Hubby then wanted to try for another baby. Honestly, I was not too fond of the idea as 3 kids are not only a handful but expensive. AND I was worried about how I would cope AGAIN. But he promised high and low that he would help...well...you know how this sentence ends. Funny how they cannot hear a hysterical baby at 2am. So we ended up having another little boy (B3), What a gem, but things between husband and I never really settled post B3's birth. Things just got worse.

He has been emotionally distant for months now. I kept on asking what I can do to help, is something wrong? He just shrugged it off. I thought it was work and continuously reassured him that I would support him no matter what. What can I do to help etc. Last week he told me he was moving out. That he can't do this anymore. "Do what"... well it comes down to me. I'm the problem, I'm breaking his personality, I'm inconsiderate, I'm selfish etc. Basically said he can't even look at me anymore, there is nothing. SHATTERED - SHATTERED - SHATTERED. The pain, I've never cried like that before. Because he is leaving me or of the insults...think a good combination. I've not been able to concentrate at work. Child visitation schedules and budgets being emailed backward and forward.
Then suddenly he arrives at my office. He wants to talk, hear if we can work on "us". He wants to talk now as he has to pay the deposit for the flat he will be moving into...if I do not agree to work it out. ummmm....did I initiate this separation? Noooo, so why put everyone through this emotional shipwreck and then run back because you had second thoughts?? Or maybe I'm just over reacting again. Anyway, I did not say any of the above to him. Proud of myself for keeping my YAP shut.
So I agreed to work on us...what else could I do....I love him dearly, he is my best friend and I should not give up - right? We raised our issues with each other and agreed on a plan, He made it clear that he could not live without me and the kids. That we are his life, his world.

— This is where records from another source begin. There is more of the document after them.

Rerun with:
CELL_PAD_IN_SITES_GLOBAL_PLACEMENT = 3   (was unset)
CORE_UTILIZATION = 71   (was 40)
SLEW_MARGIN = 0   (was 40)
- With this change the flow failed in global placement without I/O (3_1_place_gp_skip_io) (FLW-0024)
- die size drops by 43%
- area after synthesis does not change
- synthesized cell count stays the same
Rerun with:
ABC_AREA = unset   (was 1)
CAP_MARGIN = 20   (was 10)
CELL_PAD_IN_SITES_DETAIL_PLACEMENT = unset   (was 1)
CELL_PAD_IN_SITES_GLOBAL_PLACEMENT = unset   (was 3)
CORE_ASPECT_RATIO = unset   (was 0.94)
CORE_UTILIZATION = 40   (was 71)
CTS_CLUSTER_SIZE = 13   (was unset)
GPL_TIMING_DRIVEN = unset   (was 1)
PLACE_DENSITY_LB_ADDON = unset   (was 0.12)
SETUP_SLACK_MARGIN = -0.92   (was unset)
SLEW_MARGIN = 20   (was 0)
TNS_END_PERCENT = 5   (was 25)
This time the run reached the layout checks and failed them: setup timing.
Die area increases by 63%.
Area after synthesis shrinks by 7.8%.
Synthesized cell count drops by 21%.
v27:
Design sig_altmult_add, start of the top module:
module sig_altmult_add
(
	input signed [15:0] dataa, datab, datac, datad,
	input 		clock, aclr,
	output reg 	[32:0] result
);
clock: 5.85 ns
lec_check: 0
cap_margin: 20
core_margin: 2
core_utilization: 72
cts_cluster_size: 47
place_density_lb_addon: 0.01
setup_slack_margin: 1.66
slew_margin: 20
run.sh (not shown) runs the stock make flow with config.mk's settings and CLKGATE_MAP_FILE=.
Complete run, failing final checks: v27, reason setup timing.
The following lists how v31 was set up differently from v27:
Settings: CORE_UTILIZATION: 72 -> 59; PLACE_DENSITY_LB_ADDON: 0.01 -> unset; SETUP_SLACK_MARGIN: 1.66 -> unset; CTS_CLUSTER_SIZE: 47 -> unset; the clock period (ns, I/O delays scaled along): 5.85 -> 4.77.
Findings:
STATUS run=v31 STAGES=ALL_DONE FINAL_CHECKS=FAILED CAUSE=setup timing
[v31] count of buffer and inverter cells on the critical path fell 1 relative to v27
Cmp v31 vs v27: die area higher in v31
Going from v27 to v31, post-layout worst setup margin decreased by 0.83 ns relative to the old numbers; number of core rows increased by 12% relative to the old numbers; via count normalized by instance count decreased by 15% relative to the old numbers.
v31 can be clocked faster than v27.
Changes observed in v31 relative to v27: hold slack -0.019 ns, post-layout minimum cycle time dropped 0.25 ns.
Edits applied to the flow inputs when going from v31 to v20:
Settings: CORE_UTILIZATION now 40, was 59; the clock period (ns, I/O delays scaled along) now 7.0, was 4.77.
==> comparison <==
v20 ended with every stage complete and zero timing, DRC or antenna violations.
v31 -> v20: clock latency at the later pin of the worst-skew pair flat
Looking at overall via count from detail_route across both flows, v20 is the stronger of the two, with v31 trailing.
Design Mesh, start of the top module:
module Mesh( 
  input         clock, 
  input  [7:0]  io_in_a_0_0, 
  input  [7:0]  io_in_a_1_0, 
  input  [7:0]  io_in_a_2_0, 
  input  [7:0]  io_in_a_3_0, 
  input  [7:0]  io_in_d_0_0, 
  input  [7:0]  io_in_d_1_0, 
  input  [7:0]  io_in_d_2_0, 
  input  [7:0]  io_in_d_3_0, 
  input  [15:0]  io_in_b_0_0, 
  input  [15:0]  io_in_b_1_0, 
  input  [15:0]  io_in_b_2_0, 
  input  [15:0]  io_in_b_3_0, 
  input         io_in_control_0_0_propagate, 
  input         io_in_control_1_0_propagate, 
  input         io_in_control_2_0_propagate, 
  input         io_in_control_3_0_propagate, 
  output reg [15:0] io_out_c_0_0, 
  output reg [15:0] io_out_c_1_0, 
  output reg [15:0] io_out_c_2_0, 
  output reg [15:0] io_out_c_3_0
 );
Size: ~10000 cells after synthesis, about 200 I/O pins.
Settings: LEC_CHECK=0, ABC_AREA=1, CAP_MARGIN=20, CORE_MARGIN=2, CORE_UTILIZATION=71, CTS_CLUSTER_DIAMETER=270, PLACE_DENSITY_LB_ADDON=0.1, SLEW_MARGIN=20, TNS_END_PERCENT=5; clock period 3.44 ns.
run.sh (not shown) runs the stock make flow with config.mk's settings and CLKGATE_MAP_FILE=.
The baseline completed and failed the layout checks on negative setup slack.
Change:
Settings changed: ABC_AREA 1 to default, CORE_UTILIZATION 71 to 40, CTS_CLUSTER_DIAMETER 270 to default, PLACE_DENSITY from default to 0.6, PLACE_DENSITY_LB_ADDON 0.1 to default, TNS_END_PERCENT 5 to default.
Clock period 3.44 ns to 5.2 ns, I/O delays scaled along.
Result: With this change the flow went through all stages and came out clean. Wire length drops by 35%. Worst setup slack improved by 1.7 ns. Global-route usage drops by 23 points. First-iteration DRC count drops by about 80%. Maximum frequency drops by about 2%. Via count drops by 34%. Register-to-register slack improved by 1.7 ns. Clock-buffer cell count climbs by 36. Final area drops by 14%. Utilization drops by 45 points.
Change:
Settings changed: CORE_UTILIZATION 40 to 59, PLACE_DENSITY 0.6 to default, SETUP_SLACK_MARGIN from default to -0.27.
Clock period 5.2 ns to 3.52 ns, I/O delays scaled along.
What happened: This time the run finished but fails on negative setup slack; routed wire length rose by 9.1%; design area rose by 16%; synthesized area stays the same.
==> flow/design.v (excerpt) <==
module matvecmult(
    CLK,
    RST,
    vector_x,
    vector_b,
    vector_y,
    Q,
    A,
    finish
);
Size: ~130 flip-flops, roughly 520 I/O pins, roughly 22000 um2 of cells after synthesis.
make LEC_CHECK=0 ABC_AREA=1 CAP_MARGIN=30 CELL_PAD_IN_SITES_DETAIL_PLACEMENT=0 CORE_ASPECT_RATIO=0.5 CORE_MARGIN=2 CORE_UTILIZATION=43 CTS_CLUSTER_DIAMETER=247 CTS_CLUSTER_SIZE=48 GPL_ROUTABILITY_DRIVEN=1 MIN_ROUTING_LAYER=met1 PLACE_DENSITY_LB_ADDON=0.29 SETUP_SLACK_MARGIN=-0.76 SLEW_MARGIN=20 TNS_END_PERCENT=5 finish   # period 11.2 ns
run.sh (not shown) runs the stock make flow with config.mk's settings and CLKGATE_MAP_FILE=.
==> next run, changes <==
- ABC_AREA: 1 -> 0
- CORE_ASPECT_RATIO: 0.5 -> not set
- CORE_UTILIZATION: 43 -> 58
- CTS_CLUSTER_DIAMETER: 247 -> not set
- CTS_CLUSTER_SIZE: 48 -> 61
- PLACE_DENSITY: not set -> 0.58
- PLACE_DENSITY_LB_ADDON: 0.29 -> not set
- SETUP_SLACK_MARGIN: -0.76 -> 0.16
- TNS_END_PERCENT: 5 -> 65
Effect: Global-route usage rises by 15 points. Critical path depth drops by 4. Cell area goes down by 10%.
==> next run, changes <==
- clock period: 11.2 -> 5.71 ns (I/O delays scaled with it)
=> The changed run completed and failed the layout checks on negative setup slack. Global-route usage rose by 10 points. Non-clock buffer count climbs by 235. Final cell count rises by about 8%. Worst hold slack improved by 21 ps. Synthesized cell count does not change. Die size is unchanged. First-iteration DRC count goes up by 57%.
==> next run, changes <==
- CORE_UTILIZATION: 58 -> 60
- HOLD_SLACK_MARGIN: not set -> 0.3
- MAX_ROUTING_LAYER: not set -> met4
- PLACE_DENSITY: 0.58 -> 0.54
- SETUP_SLACK_MARGIN: 0.16 -> -0.5
- clock period: 5.71 -> 5.49 ns (I/O delays scaled with it)
Result: This time the run died in 5_1_grt; synthesized area stays the same; die area came out lower by 3.3%; synthesized cell count is unchanged.

* * *

== try-ember ==
matvecmult again, from the RTL that the note above started with.
Settings: LEC_CHECK=0, ABC_AREA=1, CAP_MARGIN=20, CORE_MARGIN=2, CORE_UTILIZATION=58, CTS_CLUSTER_DIAMETER=261, CTS_CLUSTER_SIZE=99, PLACE_DENSITY=0.42, SLEW_MARGIN=20; clock period 7.37 ns.
try-ember had finished all stages when the layout checks came back failing, citing negative setup slack.
## Diff of input files: try-onyx against try-ember
- ABC_AREA removed (was 1)
- PLACE_DENSITY changed from 0.42 to 0.59
- CTS_CLUSTER_DIAMETER removed (was 261)
- MAX_ROUTING_LAYER newly set to met4
- CTS_CLUSTER_SIZE removed (was 99)
- CORE_UTILIZATION changed from 58 to 40
- the clock period (ns, I/O delays scaled along) changed from 7.37 to 10.0
==> results <==
- Across try-ember and try-onyx, a clean result was obtained everywhere but in try-ember.
- Completing all stages was not enough for try-ember: its layout failed the final checks because of negative setup slack.
- In the tables for try-ember and try-onyx, met1 routing resource usage after global routing reads higher with try-ember.
- Comparing try-ember and try-onyx, met3 routed wirelength is lower on try-onyx.
- What try-onyx reported for non-clock buffer count has to be multiplied by 1.07 to get the figure for try-ember.
- try-onyx has total length of routed wires below what try-ember had.
- Between try-ember and try-onyx, fraction of area in registers is lower for try-ember, try-onyx comes in above that.
- Wire length of the first global-routing pass, try-ember and try-onyx: lower on try-onyx
- Comparing try-ember and try-onyx, worst setup slack before clock tree synthesis is lower on try-ember.
- Critical path depth shrinks by more than 10% when moving from try-ember to try-onyx.
- try-onyx vs. try-ember: total of fill cells in the finished design picked up an extra 2306.
// SuperBallPickupMasterRotaryChampionDeluxe5
module SuperBallPickupMasterRotaryChampionDeluxe5(
	input LeftA,
	input LeftB,
	input RightA,
	input RightB,
	input LeftA2,
	input LeftB2,
	input RightA2,
	input RightB2,
	input wire clk,			 
	input wire reset,			 
	output wire [6:0] seg,	 
	output wire [3:0] an,	 
	output wire dp,			 
	output wire [2:0] red,	 
	output wire [2:0] green, 
	output wire [1:0] blue,	 
	output wire hsync,		 
	output wire vsync,			 
	output resetOut
	);
Size: about 4,200 cells after synthesis, roughly 420 flip-flops.
Settings: LEC_CHECK=0, ABC_AREA=1, CAP_MARGIN=20, CORE_ASPECT_RATIO=1.78, CORE_MARGIN=3, CORE_UTILIZATION=40, MAX_ROUTING_LAYER=met4, MIN_ROUTING_LAYER=met1, SLEW_MARGIN=20; clock period 5.73 ns.
run.sh (not shown) runs the stock make flow with config.mk's settings and CLKGATE_MAP_FILE=.
Edit:
Settings changed: ABC_AREA 1 to not set, CORE_ASPECT_RATIO 1.78 to not set, CORE_MARGIN 3 to 2, MIN_ROUTING_LAYER met1 to met2, PLACE_DENSITY_LB_ADDON set to 0.05.
Clock period 5.73 ns to 20.0 ns, I/O delays scaled along.
Wire length falls by 10%.
Worst hold slack barely changes.
Via count rises by about 14%.
Global-route usage rises by 9.9 points.
Total power falls by 72%.
Register-to-register slack improved by 13 ns.
==> inputs of 06-28 <==
==> flow/design.v <==
`timescale 1ns/1ps
module array_mult_top (
    input             clk,
    input      [15:0] a,
    input      [15:0] b,
    output reg [31:0] p
);
    reg  [15:0] a_q, b_q;
    wire [31:0] prod;
    array_multiplier u_mult (
        .in_A(a_q),
        .in_B(b_q),
        .prod_out(prod)
    );
    always @(posedge clk) begin
        a_q <= a;
        b_q <= b;
        p   <= prod;
    end
endmodule

`timescale 1ns/1ps
module array_multiplier (
    input  [15:0] in_A,
    input  [15:0] in_B,
    output [31:0] prod_out
);
    wire [15:0] pp [15:0];   
    genvar i, j;
    generate
        for (i = 0; i < 16; i = i + 1) begin : GEN_PP_ROW
            for (j = 0; j < 16; j = j + 1) begin : GEN_PP_COL
                assign pp[i][j] = in_A[j] & in_B[i];
            end
        end
    endgenerate
    wire [31:0] row_sum [15:0];
    wire [31:0] row_carry [15:0];
    assign row_sum[0]   = {16'b0, pp[0]};
    assign row_carry[0] = 32'b0;
    genvar r;
    generate
        for (r = 1; r < 16; r = r + 1) begin : ADDER_ROWS
            wire [31:0] shifted_pp = { {16 - r{1'b0}}, pp[r], {r{1'b0}} };
            adder32 ADD_STAGE (
                .in_a(row_sum[r-1]),
                .in_b(shifted_pp),
                .cin(1'b0),
                .sum(row_sum[r]),
                .cout(row_carry[r])
            );
        end
    endgenerate
    assign prod_out = row_sum[15];
endmodule
module adder32 (
    input  [31:0] in_a,
    input  [31:0] in_b,
    input         cin,
    output [31:0] sum,
    output        cout
);
    wire [31:0] carry;
    genvar k;
    full_adder FA0 (.a(in_a[0]), .b(in_b[0]), .cin(cin), .sum(sum[0]), .cout(carry[0]));
    generate
        for (k = 1; k < 32; k = k + 1) begin : FA_CHAIN
            full_adder FAi (.a(in_a[k]), .b(in_b[k]), .cin(carry[k-1]), .sum(sum[k]), .cout(carry[k]));
        end
    endgenerate
    assign cout = carry[31];
endmodule
module full_adder (
    input  a,
    input  b,
    input  cin,
    output sum,
    output cout
);
    assign sum  = a ^ b ^ cin;
    assign cout = (a & b) | (b & cin) | (a & cin);
endmodule
==> flow/run.sh <==
#!/bin/bash
# the make line also repeats each setting of config.mk as NAME=value (left out here)
make -C /OpenROAD-flow-scripts/flow DESIGN_CONFIG=/design/flow/config.mk WORK_HOME=/design/flow/orfs CLKGATE_MAP_FILE= finish
==> flow/config.mk <==
export PLATFORM = sky130hd
export DESIGN_NAME = array_mult_top
export DESIGN_NICKNAME = array_mult_top
export VERILOG_FILES = /design/flow/design.v
export SDC_FILE = /design/flow/constraint.sdc
export NUM_CORES = 4
export LEC_CHECK = 0
export CAP_MARGIN = 0
export CORE_MARGIN = 9
export CORE_UTILIZATION = 59
export CTS_CLUSTER_SIZE = 93
export GPL_ROUTABILITY_DRIVEN = 1
export GPL_TIMING_DRIVEN = 0
export MIN_ROUTING_LAYER = met2
export PLACE_DENSITY = 0.91
export SETUP_SLACK_MARGIN = 3.33
export SLEW_MARGIN = 15
export TNS_END_PERCENT = 50
==> flow/constraint.sdc <==
create_clock -name core_clock -period 12.0 [get_ports {clk}]
set_input_delay 2.4000 -clock core_clock [delete_from_list [all_inputs] [get_ports {clk}]]
set_output_delay 2.4000 -clock core_clock [all_outputs]
set_load 0.01 [all_outputs]
==> 12-08: changes against 06-28 <==
==> flow/config.mk (replaced) <==
export PLATFORM = sky130hd
export DESIGN_NAME = array_mult_top
export DESIGN_NICKNAME = array_mult_top
export VERILOG_FILES = /design/flow/design.v
export SDC_FILE = /design/flow/constraint.sdc
export NUM_CORES = 4
export LEC_CHECK = 0
export CAP_MARGIN = 10
export CORE_MARGIN = 2
export CORE_UTILIZATION = 70
export CTS_CLUSTER_SIZE = 15
export SETUP_SLACK_MARGIN = -0.84
export SLEW_MARGIN = 20
==> flow/constraint.sdc (replaced) <==
create_clock -name core_clock -period 9.2 [get_ports {clk}]
set_input_delay 1.8400 -clock core_clock [delete_from_list [all_inputs] [get_ports {clk}]]
set_output_delay 1.8400 -clock core_clock [all_outputs]
set_load 0.01 [all_outputs]
==> results <==
- Between 12-08 and 06-28, the lower first-iteration DRC count is in 12-08 (gap 83%, measured against 06-28).
- Between 12-08 and 06-28, the lower sequential share of layout area is in 06-28 (gap 0.097 points).
- Against 12-08, the final area of 06-28 is higher by 1.1%.
- Count of clock-buffer cells in the layout is the same in 06-28 and 12-08.
- In 06-28 the worst setup slack is higher than in 12-08, by 2.3 ns.
- In synthesized area, 06-28 and 12-08 do not differ.
- Via count: 06-28 is higher than 12-08 (about 40%).
- Between 06-28 and 12-08, the lower worst hold slack is in 12-08 (gap 0.11 ns).
- 12-08 completed, yet does not pass: negative setup slack. 06-28 produced a layout that fails on negative setup slack.
- In 12-08 the non-clock buffer count is lower than in 06-28, by 11.
==> v26 <==
==> flow/design.v (excerpt) <==
module MODULE_STATIC_PROCESS (
    input clk,
    input rst,
    input [3:0] state_info,
    input [11:0] read_from_aux,
    input [11:0] read_from_ram,
    output reg [11:0] write2aux,
    output reg [11:0] write2ram,
    output reg [9:0] write2aux_addr,
    output reg [9:0] read_from_aux_addr,
    output reg [18:0] write2ram_addr,
    output reg[18:0] read_from_ram_addr,
    output reg ena_write_ram,
    output done
);
reg [18:0] cnt;
reg done_;
assign done=done_;
reg [4:0] cnt_buffer;
reg [11:0] color_buffer;
reg [11:0] buffer;
reg [11:0] color_reduced;
reg [15:0] color_cnt_1;
reg [15:0] color_cnt_2;
reg [15:0] color_cnt_3;
reg [15:0] color_cnt_4;
reg [15:0] color_cnt_5;
reg [15:0] color_cnt_6;
reg [15:0] color_cnt_7;
reg [15:0] color_cnt_8;
reg [15:0] color_cnt_9;
reg [15:0] color_cnt_10;
reg [15:0] color_cnt_11;
reg [15:0] color_cnt_12;
reg [15:0] color_cnt_13;
reg [15:0] color_cnt_14;
reg [15:0] color_cnt_15;
reg [15:0] color_cnt_16;
reg is_read_done;
always @(posedge clk) 
begin
    if(!rst)
    begin
      cnt=0;
      done_=0;
      cnt_buffer=0;
      color_buffer=0;
      buffer=0;
      color_reduced=0;
      color_cnt_1=0;
      color_cnt_2=0;
      color_cnt_3=0;
      color_cnt_4=0;
      color_cnt_5=0;
      color_cnt_6=0;
      color_cnt_7=0;
      color_cnt_8=0;
      color_cnt_9=0;
      color_cnt_10=0;
      color_cnt_11=0;
      color_cnt_12=0;
      color_cnt_13=0;
      color_cnt_14=0;
      color_cnt_15=0;
      color_cnt_16=0;
      is_read_done=0;
      write2aux=0;
      write2ram=0;
      write2aux_addr=0;
      read_from_aux_addr=0;
      write2ram_addr=0;
      read_from_ram_addr=0;
      ena_write_ram=0;
    end
    else if(done_==0&&(state_info==4'b1000||state_info==4'b1001))
    begin
      if(cnt_buffer==4'b0000)
      begin
        if(state_info==4'b1000)
          color_buffer=(read_from_ram[11:8]*8'd30+read_from_ram[7:4]*8'd59+read_from_ram[3:0]*8'd11)*9/8'd100;
        else if(state_info==4'b1001)
          color_buffer=(read_from_ram[11:8]*8'd30+read_from_ram[7:4]*8'd59+read_from_ram[3:0]*8'd11)*8/8'd100;
  ...
Settings: LEC_CHECK=0, CAP_MARGIN=20, CORE_MARGIN=2, CORE_UTILIZATION=40, PLACE_DENSITY=0.6, SLEW_MARGIN=20; clock period 28.4 ns.
run.sh (not shown) runs the stock make flow with config.mk's settings and CLKGATE_MAP_FILE=.
==> v17: changes against v26 <==
ABC_AREA = 1   (was not set)
CORE_UTILIZATION = 72   (was 40)
CTS_CLUSTER_DIAMETER = 207   (was not set)
CTS_CLUSTER_SIZE = 100   (was not set)
SETUP_SLACK_MARGIN = 1.0   (was not set)
TNS_END_PERCENT = 5   (was not set)
==> flow/constraint.sdc (replaced) <==
create_clock -name core_clock -period 16.1 [get_ports {clk}]
set_input_delay 3.2200 -clock core_clock [delete_from_list [all_inputs] [get_ports {clk}]]
set_output_delay 3.2200 -clock core_clock [all_outputs]
set_load 0.01 [all_outputs]
==> impl_metrics.toml <==
# generated from flow reports
[global_routing]
grt_pass1_vias = 36651

[sta]
finalHoldWorstSlack_ns = 0.453

[run_status]
status = "timing/DRC/antenna clean"

[setup_path]
crit_type = "input port to flip-flop"
required_ns = 28.96

[synthesis]
yosys_area_um2 = 36600
The numbers above come from v26.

today 19/02 - Yet he is still distant, emotionally unavailable, no physical contact (not even holding my hand) and not really talking to me. I asked him if he changed his mind as I've noticed. He said his heart is in "pain" and that he was adamant to move out, so it will take him some time to adapt to everything and for the pain to heal. But that has not given up on us...

so tell me...what do you think is going on here?? I'm so confused. I continuously hear what a bad person/ wife I am. And believe me, I can get verbal too. I've always felt it is my right to defend myself, to ask for help and to get upset when he doesn't want to help. Why do I have to beg in the first place when you can see I'm struggling. He is not interested in counselling, which means these issues will keep on repeating itself until we destroy each other...if not already. I work fulltime, do everything for the kids, arrange everything for schools, wash, clean and cook. I can only do so much...

So back story: I had a difficult childhood, which made me "hard". I do not yes and amen to any man. I voice my opinions and yes, this gets me into trouble. I don't always know when to keep my mouth shut. But something happened where I think I totally lost RESPECT for my husband...we had a fight about something small again. Things got out of hand and he head-butted me...on the nose...and broke it. Now before you comment and say "this is where you had to leave" I have to tell you that he is a gentle person and I had pushed him to the limit. Of course not acceptable, but it takes two. I've forgiven him and we moved past it. Never to be mentioned again. BUT ever since that day, I do not think twice to tell him where to get off. Or swear at him when he swears at me. Total lack of respect for each other.

Does this sound like the end? My kids are going to be devastated, but why am I thinking it would be better to struggle financially than living like this. I love him more than I can express, but I don't want to hurt him more than I already have.

So sorry for the long post, please if you have any questions you need answers to in order to guide me - go ahead! I'm open to approach!